「それで、せっかくの夏休みを満喫中に急遽呼び出されたってわけね」

 クーラーのよく効いた図書館で、綺原さんが積み上げられた本を開く。
 日南先生と別れたあと、会えないか連絡を入れた。彼女のアパートから自転車で十分たらずの場所にある市立図書館を指定して。
 二十分もしないうちに駆けつけてくれたことから、すぐ支度をして出て来てくれたのだと分かった。

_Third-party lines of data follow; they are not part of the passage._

Source: an optimization exercise on an open RTL-to-GDS flow (aim: small area, a short achievable clock period and few clock cycles). Production flows keep margins and buffers that such runs may drop. Only simulation tests tie the RTL to the original design; equivalence was not proved. Power is estimated from default activity; no workload was simulated.

## job 1974
// core
module core #(
  parameter int REG_SIZE   = 8,
  parameter int ADDR_SIZE  = 8,
  parameter int INSN_SIZE  = 16,
  parameter int INSN_COUNT = 16
) (
  input  logic                            clk,
  input  logic                            reset,
  input  logic                            init_R0_flag,
  input  logic [REG_SIZE-1:0]             init_R0_data,
  input  logic [INSN_SIZE*INSN_COUNT-1:0] insn_data,
  input  logic                            Start,
  output logic                            Ready,
  output logic [1:0]                      enable_M,
  output logic [ADDR_SIZE-1:0]            addr_M,
  output logic [REG_SIZE-1:0]             wr_data_M,
  input  logic [REG_SIZE-1:0]             rd_data_M,
  input  logic                            ready_M
);
Settings: LEC_CHECK=0, CAP_MARGIN=20, CORE_MARGIN=2, CORE_UTILIZATION=55, CTS_BUF_LIST=sky130_fd_sc_hd__clkbuf_8, CTS_CLUSTER_DIAMETER=60, CTS_CLUSTER_SIZE=16, SLEW_MARGIN=20, TNS_END_PERCENT=10; clock period 10.0 ns.
standard.sh (not shown) runs the stock make flow with config.mk's settings and CLKGATE_MAP_FILE= SYNTH_SCRIPT=/design/flow/synth_recipe.tcl, a recipe that flattens the netlist after the stock synthesis.
==> flow/flow/run.sh <==
#!/bin/bash
# Layout: the standard flow (standard.sh) with three changes:
#  - port buffers of the smallest drive (buffer_ports -buffer_cell buf_1);
#    repair resizes the ones that need more;
#  - no adder cells in synthesis (ADDER_MAP_FILE empty), so abc maps the
#    arithmetic together with the logic around it;
#  - timing repair aims at a larger setup slack margin.
# make's output goes to flow.log; each step's own log is under orfs/logs/.
set -uo pipefail
bash standard.sh "ADDER_MAP_FILE=" "SETUP_SLACK_MARGIN=6.5" \
  "BUFFER_PORTS_ARGS=-buffer_cell sky130_fd_sc_hd__buf_1" finish > flow.log 2>&1
Testbench counts of job 1974, summed over its fixed seeds: cycles 7,675.
Background: an optimization exercise with open tools, aiming at small area, a short achievable clock period and few clock cycles. Do not read the settings as production practice.
Only simulation tests tie the RTL to the original design; equivalence was not proved.

==> v11: inputs <==
## euler_step
module euler_step
#(
  parameter int N    = fixed_pkg::N_DEF,
  parameter int AXES = fixed_pkg::AXES_DEF
) (
  input  logic              clk,
  input  logic              rst_n,
  input  logic              in_valid,
  output logic              in_ready,
  input  logic [N*AXES-1:0] in_pos,
  input  logic [N*AXES-1:0] in_vel,
  input  logic [N*AXES-1:0] in_acc,
  input  logic [N-1:0]      in_dt,
  output logic              out_valid,
  input  logic              out_ready,
  output logic [N*AXES-1:0] out_pos,
  output logic [N*AXES-1:0] out_vel,
  output logic [31:0]       step_cnt
);
export LEC_CHECK = 0
export ABC_CLOCK_PERIOD_IN_PS = 5000
export CAP_MARGIN = 20
export CORE_MARGIN = 2
export CORE_UTILIZATION = 40
export CTS_CLUSTER_DIAMETER = 100
export CTS_CLUSTER_SIZE = 30
export SLEW_MARGIN = 20
export SYNTH_HIERARCHICAL = 1
create_clock -name core_clock -period 20.0 [get_ports {clk}]
standard.sh (not shown) runs the stock make flow with config.mk's settings and CLKGATE_MAP_FILE= SYNTH_SCRIPT=/design/flow/synth_recipe.tcl, a recipe that flattens the netlist after the stock synthesis.
==> flow/flow/run.sh <==
#!/bin/bash
# Standard ORFS layout (the standard.sh, unchanged synthesis), but with timing repair
# aimed at a tighter setup target: SETUP_SLACK_MARGIN asks repair_timing for that much
# slack at the design's own clock and constraints (constraint.sdc is not changed).
set -euo pipefail
MARGIN=$(cat flow/margin.txt)
bash standard.sh SETUP_SLACK_MARGIN=$MARGIN TNS_END_PERCENT=100 finish > run_make.log 2>&1
==> flow/flow/margin.txt <==
14.5
==> v10: changes against v11 <==
--- a/flow/config.mk
+++ b/flow/config.mk
@@ -10,6 +10,4 @@
 export CORE_MARGIN = 2
 export CORE_UTILIZATION = 40
-export CTS_CLUSTER_DIAMETER = 100
-export CTS_CLUSTER_SIZE = 30
 export SLEW_MARGIN = 20
 export SYNTH_HIERARCHICAL = 1
==> results.txt <==
- Between v11 and v10, the lower via count is in v11 (gap about 1%, measured against v10).
- In v11 the clock-buffer cell count is lower than in v10, by 127.
- Against v10, the cell count of v11 is smaller by about 1.2%.
- In register-to-register slack, v11 and v10 hardly differ.
- Area after synthesis is the same in v11 and v10.
Testbench counts of v11, summed over its fixed seeds: cycles 4,128.
Testbench counts of v10, summed over its fixed seeds: cycles 4,128.

---

==> maple: inputs <==
euler_step, a different RTL version from the one above (not shown whole).
==> module euler_axis, before the edit <==
module euler_axis (
  input  logic        clk,
  input  logic        s0_load,    
  input  logic        go,         
  input  logic        push,       
  input  logic        out_load,   
  input  logic        from_skid,  
  input  logic [31:0] in_pos,
  input  logic [31:0] in_vel,
  input  logic [31:0] in_acc,
  input  logic [31:0] in_dt,
  output logic [31:0] out_pos,
  output logic [31:0] out_vel
);
  logic [15:0] one_in, two_in, neg_in;
  logic [15:0] one0, two0, neg0, one1, two1, neg1;
  logic [31:0] s0_pos, s0_vel, s0_acc;
  logic [31:0] t1_pos, t1_vel;
  logic [31:0] sk_pos, sk_vel;
  logic [31:0] o_pos, o_vel;
  logic [31:0] v_new, p_new;
  euler_booth_enc u_enc (.b(in_dt), .one(one_in), .two(two_in), .neg(neg_in));
  euler_mac u_mac1 (.a(s0_acc), .one(one0), .two(two0), .neg(neg0), .c(s0_vel), .y(v_new));
  euler_mac u_mac2 (.a(t1_vel), .one(one1), .two(two1), .neg(neg1), .c(t1_pos), .y(p_new));
  always_ff @(posedge clk) begin
    if (s0_load) begin
      one0   <= one_in;
      two0   <= two_in;
      neg0   <= neg_in;
      s0_pos <= in_pos;
      s0_vel <= in_vel;
      s0_acc <= in_acc;
    end
    if (go) begin
      one1   <= one0;
      two1   <= two0;
      neg1   <= neg0;
      t1_pos <= s0_pos;
      t1_vel <= v_new;
    end
    if (push) begin
      sk_pos <= p_new;
      sk_vel <= t1_vel;
    end
    if (out_load) begin
      o_pos <= from_skid ? sk_pos : p_new;
      o_vel <= from_skid ? sk_vel : t1_vel;
    end
  end
  assign out_pos = o_pos;
  assign out_vel = o_vel;
endmodule
==> module euler_step, before the edit <==
module euler_step
#(
  parameter int N    = fixed_pkg::N_DEF,
  parameter int AXES = fixed_pkg::AXES_DEF
) (
  input  logic              clk,
  input  logic              rst_n,
  input  logic              in_valid,
  output logic              in_ready,
  input  logic [N*AXES-1:0] in_pos,
  input  logic [N*AXES-1:0] in_vel,
  input  logic [N*AXES-1:0] in_acc,
  input  logic [N-1:0]      in_dt,
  output logic              out_valid,
  input  logic              out_ready,
  output logic [N*AXES-1:0] out_pos,
  output logic [N*AXES-1:0] out_vel,
  output logic [31:0]       step_cnt
);
  logic        go_q, rdy_q;
  logic        s0_valid, t1_valid, o_valid, sk_valid;
  logic [31:0] cnt_q;
  wire s0_load  = go_q || !s0_valid;
  wire push     = go_q && t1_valid;
  wire pop      = o_valid && out_ready;
  wire out_load = !o_valid || out_ready;
  wire o_valid_d  = out_load ? (sk_valid || push) : 1'b1;
  wire sk_valid_d = out_load ? (sk_valid && push) : (sk_valid || push);
  always_ff @(posedge clk or negedge rst_n) begin
    if (!rst_n) begin
      go_q     <= 1'b0;
      rdy_q    <= 1'b0;
      s0_valid <= 1'b0;
      t1_valid <= 1'b0;
      o_valid  <= 1'b0;
      sk_valid <= 1'b0;
      cnt_q    <= '0;
    end else begin
      if (s0_load) s0_valid <= in_valid;
      if (go_q) begin
        t1_valid <= s0_valid;
      end
      o_valid  <= o_valid_d;
      sk_valid <= sk_valid_d;
      go_q     <= !(o_valid_d && sk_valid_d);
      rdy_q    <= !(o_valid_d && sk_valid_d) || !(s0_load ? in_valid : s0_valid);
      if (pop) cnt_q <= cnt_q + 32'd1;
    end
  end
  assign in_ready  = rdy_q;
  assign out_valid = o_valid;
  assign step_cnt  = cnt_q;
  for (genvar i = 0; i < AXES; i++) begin : g_axis
    euler_axis u_axis (
      .clk       (clk),
      .s0_load   (s0_load),
      .go        (go_q),
      .push      (push),
      .out_load  (out_load),
      .from_skid (sk_valid),
      .in_pos    (in_pos[i*N +: N]),
      .in_vel    (in_vel[i*N +: N]),
      .in_acc    (in_acc[i*N +: N]),
      .in_dt     (in_dt),
      .out_pos   (out_pos[i*N +: N]),
      .out_vel   (out_vel[i*N +: N])
    );
  end
endmodule
Settings: LEC_CHECK=0, ABC_CLOCK_PERIOD_IN_PS=5000, CAP_MARGIN=20, CORE_MARGIN=2, CORE_UTILIZATION=40, SLEW_MARGIN=20, SYNTH_HIERARCHICAL=1; clock period 20.0 ns.
Scripts as last shown in full above: flow/flow/run.sh, flow/flow/margin.txt
==> inputs of pepper, as changes to maple <==
--- a/flow/design.v
+++ b/flow/design.v
@@ -2905,8 +2905,14 @@
   logic [31:0] t1_pos, t1_vel;
+  logic [31:0] t2_vel, t2_p0, t2_p1;
+  logic        t2_pc;
   logic [31:0] sk_pos, sk_vel;
   logic [31:0] o_pos, o_vel;
-  logic [31:0] v_new, p_new;
+  logic [31:0] v_new, p0_new, p1_new;
+  logic        pc_new;
   euler_booth_enc u_enc (.b(in_dt), .one(one_in), .two(two_in), .neg(neg_in));
-  euler_mac u_mac1 (.a(s0_acc), .one(one0), .two(two0), .neg(neg0), .c(s0_vel), .y(v_new));
-  euler_mac u_mac2 (.a(t1_vel), .one(one1), .two(two1), .neg(neg1), .c(t1_pos), .y(p_new));
+  euler_mac    u_mac1 (.a(s0_acc), .one(one0), .two(two0), .neg(neg0), .c(s0_vel), .y(v_new));
+  euler_mac_cs u_mac2 (.a(t1_vel), .one(one1), .two(two1), .neg(neg1), .c(t1_pos),
+                       .hi0(p0_new), .hi1(p1_new), .cy(pc_new));
+  wire [32:0] p_sum = {t2_p0, 1'b1} + {t2_p1, t2_pc};
+  wire [31:0] p_new = p_sum[32:1];
   always_ff @(posedge clk) begin
@@ -2926,2 +2932,6 @@
       t1_vel <= v_new;
+      t2_vel <= t1_vel;
+      t2_p0  <= p0_new;
+      t2_p1  <= p1_new;
+      t2_pc  <= pc_new;
     end
@@ -2929,3 +2939,3 @@
       sk_pos <= p_new;
-      sk_vel <= t1_vel;
+      sk_vel <= t2_vel;
     end
@@ -2933,3 +2943,3 @@
       o_pos <= from_skid ? sk_pos : p_new;
-      o_vel <= from_skid ? sk_vel : t1_vel;
+      o_vel <= from_skid ? sk_vel : t2_vel;
     end
@@ -2959,6 +2969,6 @@
   logic        go_q, rdy_q;
-  logic        s0_valid, t1_valid, o_valid, sk_valid;
+  logic        s0_valid, t1_valid, t2_valid, o_valid, sk_valid;
   logic [31:0] cnt_q;
   wire s0_load  = go_q || !s0_valid;
-  wire push     = go_q && t1_valid;
+  wire push     = go_q && t2_valid;
   wire pop      = o_valid && out_ready;
@@ -2973,2 +2983,3 @@
       t1_valid <= 1'b0;
+      t2_valid <= 1'b0;
       o_valid  <= 1'b0;
@@ -2980,2 +2991,3 @@
         t1_valid <= s0_valid;
+        t2_valid <= t1_valid;
       end
==> results.txt <==
Utilization: pepper is lower than maple (4.4 points).
Clock skew: maple is higher than pepper (43 ps).
Of pepper and maple, pepper has the higher sequential cell count (gap 292).
Of pepper and maple, pepper has the higher synthesized cell count (gap 3.2%, measured against maple).
Global-route usage: maple is higher than pepper (3.7 points).
Register-to-register slack: maple is worse than pepper (490 ps).
In maple the routed wire length is larger than in pepper, by 7.9%.
Testbench counts of maple, summed over its fixed seeds: cycles 4,120.
Testbench counts of pepper, summed over its fixed seeds: cycles 4,128.

---

==> v37 <==
Another version of the RTL of euler_step (not shown whole).
Settings: LEC_CHECK=0, CAP_MARGIN=20, CORE_MARGIN=2, CORE_UTILIZATION=40, SLEW_MARGIN=20, SYNTH_HIERARCHICAL=1; clock period 20.0 ns.
Scripts as last shown in full above: flow/flow/run.sh, flow/flow/margin.txt
==> inputs of v33, as changes to v37 <==
==> flow/flow/margin.txt (replaced) <==
15.0
==> inputs of v30, as changes to v37 <==
- CORE_UTILIZATION: 40 -> 55
==> impl_metrics.env <==
export IMPL_status="no timing/DRC/antenna violations"
export IMPL_multiInputGateArea_um2=118000
export IMPL_met2_length_mm=264.0
export IMPL_wirelength_met1_mm=239.3
export IMPL_core_rowCount=241
export IMPL_grt_use_total_pct=27.19
export IMPL_signal_buffers=1155
(the above is from v37)
==> impl_metrics.env <==
export IMPL_grt_use_total_pct=27.72
export IMPL_die_x_um=662.8
export IMPL_core_rowCount=241
export IMPL_multiInputGateArea_um2=120200
export IMPL_met2_length_mm=273.6
export IMPL_wirelength_met1_mm=243.4
export IMPL_status="no timing/DRC/antenna violations"
export IMPL_signal_buffers=1310
export IMPL_io_pins=550
(the above is from v33)
==> impl_metrics.env <==
export IMPL_muxShareOfSynthArea_pct=1.338
export IMPL_multi_input_area_share_pct=62.66
export IMPL_critPathMaxStageDelay_ns=0.60
export IMPL_signal_buffers=1162
export IMPL_core_rowCount=206
export IMPL_crit_path_end_kind="register"
export IMPL_status="no timing/DRC/antenna violations"
export IMPL_diodes=7
export IMPL_drc_errors=0
export IMPL_fin_crit_sh_pct=29.41
export IMPL_grt_use_total_pct=38.52
export IMPL_wirelength_met1_mm=235.7
(the above is from v30)
Testbench counts of v37, summed over its fixed seeds: cycles 4,128.
Testbench counts of v33, summed over its fixed seeds: cycles 4,128.
Testbench counts of v30, summed over its fixed seeds: cycles 4,128.

---

==> run a <==
Starting RTL as in the previous note.
## euler_step
module euler_step
#(
  parameter int N    = fixed_pkg::N_DEF,
  parameter int AXES = fixed_pkg::AXES_DEF
) (
  input  logic              clk,
  input  logic              rst_n,
  input  logic              in_valid,
  output logic              in_ready,
  input  logic [N*AXES-1:0] in_pos,
  input  logic [N*AXES-1:0] in_vel,
  input  logic [N*AXES-1:0] in_acc,
  input  logic [N-1:0]      in_dt,
  output logic              out_valid,
  input  logic              out_ready,
  output logic [N*AXES-1:0] out_pos,
  output logic [N*AXES-1:0] out_vel,
  output logic [31:0]       step_cnt
);
export LEC_CHECK = 0
export CAP_MARGIN = 20
export CORE_MARGIN = 2
export CORE_UTILIZATION = 55
export SLEW_MARGIN = 20
export SYNTH_HIERARCHICAL = 1
create_clock -name core_clock -period 20.0 [get_ports {clk}]
==> flow/flow/margin.txt <==
15.0
Scripts as last shown in full above: flow/flow/run.sh
==> run b: changes against run a <==
==> flow/flow/margin.txt (replaced) <==
14.0
--- a/flow/config.mk
+++ b/flow/config.mk
@@ -9,3 +9,3 @@
 export CORE_MARGIN = 2
-export CORE_UTILIZATION = 55
+export CORE_UTILIZATION = 40
 export SLEW_MARGIN = 20
==> flow_metrics.tcl <==
set metrics [dict create \
    dp_cells 18679 \
    status "no timing/DRC/antenna violations" \
    initial_core_util 0.402 \
    die_area_sq_mm 0.439 \
    hold_ws_ns 0.402 \
    fin_crit_sh 0.299 \
]
# the run above: run b

==> flow_metrics.tcl <==
set metrics [dict create \
    yosys-top-cells-area "fa_1 30%, edfxtp_1 27%, xnor2_1 14%, a22oi_1 11%, ha_1 3.6%" \
    dp_cells 17107 \
    initial_core_util 0.552 \
    syn_area_per_cell_sq_um 12.4 \
    status "failed layout checks" \
    ys_async_sr_fraction 0.0246 \
    slew_viol_final 35 \
    cts_tree "built" \
    die_area_sq_mm 0.320 \
    violatedChecks "slew limit" \
    relSlewSlack -0.104 \
]
# the run above: run a

Testbench counts of run a, summed over its fixed seeds: cycles 4,128.
Testbench counts of run b, summed over its fixed seeds: cycles 4,128.

## port drivers added, routing unchanged
The results above use ideal ports. As a check the final layouts listed here were re-extracted and re-timed, cells and wires unchanged.
Step 1 sets driving cells, clkbuf_16 on the clock port and buf_2 on the other inputs (assumed; they add their load-dependent delay and slew).
Step 2 also shifts input and output timing later by t, the mid clock arrival at the registers, as if the neighbouring blocks saw the same clock.
Three values: ideal ports, drivers, drivers and shift; two values: the first two.
| run | shift t [ns] | setup slack, ns | hold slack, ns | worst setup path after step 2 | pins driven straight from the clock port |
|---|---|---|---|---|---|
| v11 | 1.004 | 14.037 / 14.037 / 13.639 | 0.418 / 0.418 / 0.418 | input to register | 1 |
| v10 | 1.014 | 14.044 / 14.044 / 13.828 | 0.370 / 0.370 / 0.370 | input to register | 1 |
| maple | 1.028 | 13.500 / 13.500 / 13.500 | 0.387 / 0.387 / 0.387 | register to register | 1 |
| pepper | 1.022 | 13.990 / 13.990 / 13.697 | 0.407 / 0.407 / 0.407 | input to register | 1 |
| v37 | 1.053 | 14.162 / 14.072 / 13.655 | 0.402 / 0.402 / 0.402 | input to register | 1 |
| v33 | 1.051 | 14.116 / 14.077 / 14.116 | 0.403 / 0.403 / 0.403 | register to register | 1 |
| v30 | 1.023 | 14.118 / 14.118 / 13.712 | 0.395 / 0.395 / 0.395 | input to register | 1 |
| run a | 1.025 | 14.036 / 14.036 / 14.036 | 0.398 / 0.398 / 0.398 | register to register | 1 |
| run b | 1.049 | 14.027 / 13.945 / 13.216 | 0.402 / 0.402 / 0.402 | input to register | 1 |
For run b, which loses most, drivers alone change the setup slack by -0.082 ns; drivers and shift together by -0.811 ns.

 チラリと視線が絡み合う。ぎこちなく逸らしてしまった。
 なんでもないような態度でいるけど、綺原さんとキスをしたのだ。少しも意識していないと言ったら嘘になる。
 わざとらしく咳払いが響いて、綺原さんの目が訴えかけてくる。早く話せと。

「夢の世界が崩壊してから、ほとんど夢は見てなかったんだ。日南先生の怪我といい……何か意味がある気がして」

 何も言わないで、綺原さんは上から三番目の本を引き出す。
 僕の前に差し出したのは、『シンクロニシティ』というタイトルの本。他のものと比べて、まだ真新しい色をしている。

「共有夢って、知ってるかしら」
「聞いたことはある。二人の人間が同じ夢を見るってやつだよね? 前に見ていた夢は、それに近いのかなって勝手に思ってた」

 現在、夢には二種類の仮定があると言われている。
 脳が夢を作り出し、脳内で繰り広げられている神経作用に過ぎないこと。
 もう一つは、夢という別の空間があり、それらを知覚している可能性がある説だ。
 科学的根拠は証明されていないが、二人が同じ夢を見ていた事例は何件も出ているらしい。

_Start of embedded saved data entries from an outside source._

This design comes from an exercise in tuning for small area on the open sky130 flow, not from production work. Only simulation tests tie the RTL to the original design; equivalence was not proved. No activity file was given, so power comes from the tool's default toggle rates.

### flow/design.v
package rv_isa_pkg;
    localparam int NUM_REGS = 32;
    typedef logic [31:0]                   instr_t;
    typedef logic [$clog2(NUM_REGS)-1:0]   reg_addr_t;
    typedef logic [6:0]                    opcode_t;
    typedef logic [2:0]                    funct3_t;
    localparam opcode_t OPC_OP     = 7'b0110011;
    localparam opcode_t OPC_OP_IMM = 7'b0010011;
    localparam opcode_t OPC_LUI    = 7'b0110111;
    localparam opcode_t OPC_BRANCH = 7'b1100011;
    localparam funct3_t F3_ADD_SUB = 3'b000;
    localparam funct3_t F3_SLL     = 3'b001;
    localparam funct3_t F3_SLT     = 3'b010;
    localparam funct3_t F3_SLTU    = 3'b011;
    localparam funct3_t F3_XOR     = 3'b100;
    localparam funct3_t F3_SRL_SRA = 3'b101;
    localparam funct3_t F3_OR      = 3'b110;
    localparam funct3_t F3_AND     = 3'b111;
    localparam funct3_t F3_BEQ  = 3'b000;
    localparam funct3_t F3_BNE  = 3'b001;
    localparam funct3_t F3_BLT  = 3'b100;
    localparam funct3_t F3_BGE  = 3'b101;
    localparam funct3_t F3_BLTU = 3'b110;
    localparam funct3_t F3_BGEU = 3'b111;
endpackage
package rv_dp_pkg;
    localparam int XLEN    = 32;
    localparam int SHAMT_W = $clog2(XLEN);
    typedef logic [XLEN-1:0]    word_t;
    typedef logic [SHAMT_W-1:0] shamt_t;
    typedef enum logic [3:0] {
        ALU_ADD,
        ALU_SUB,
        ALU_SLL,
        ALU_SLT,
        ALU_SLTU,
        ALU_XOR,
        ALU_SRL,
        ALU_SRA,
        ALU_OR,
        ALU_AND
    } alu_op_t;
    typedef enum logic {
        OPA_RS1,
        OPA_ZERO
    } opa_sel_t;
    typedef enum logic {
        OPB_RS2,
        OPB_IMM
    } opb_sel_t;
endpackage
`timescale 1ns/1ps
module rv_rf_row
(
    input  logic             i_clk,
    input  logic             i_we,
    input  logic             i_hold,
    input  rv_dp_pkg::word_t i_wd,
    output rv_dp_pkg::word_t o_q
);
    always_ff @(posedge i_clk)
    begin
        o_q <= (o_q & {32{i_hold}}) | (i_wd & {32{i_we}});
    end
endmodule
module rv_rf_aoi3
(
    input  logic [2:0] i_bits,
    input  logic [2:0] i_sel,
    output logic       o_n
);
    assign o_n = !(|(i_bits & i_sel));
endmodule
module rv_rf_rd_bit
(
    input  logic [31:1] i_bits,
    input  logic [31:1] i_sel,
    output logic        o_bit
);
    logic [10:0] t;
    for (genvar j = 0; j < 10; j++)
    begin : g_aoi
        rv_rf_aoi3 i_aoi
        (
            .i_bits (i_bits[3*j+3:3*j+1]),
            .i_sel  (i_sel[3*j+3:3*j+1]),
            .o_n    (t[j])
        );
    end
    assign t[10] = !(i_bits[31] && i_sel[31]);
    assign o_bit = !(&t);
endmodule
module rv_rf_ao2
(
    input  logic [1:0] i_bits,
    input  logic [1:0] i_sel,
    output logic       o_bit
);
    assign o_bit = |(i_bits & i_sel);
endmodule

「たしかに、前の梵くんの夢はそうだったのかもしれない。でも今回、菫先生は否定しているんでしょう?」

 変な夢を見なかったかと聞いた時、日南先生は首を振った。
 微かに唇の端を上げて、儚んでいるような、何かを隠しているような表情に読みとれた。
 綺原さんが見ている未来を映し出す夢になってしまわないかと、不安もある。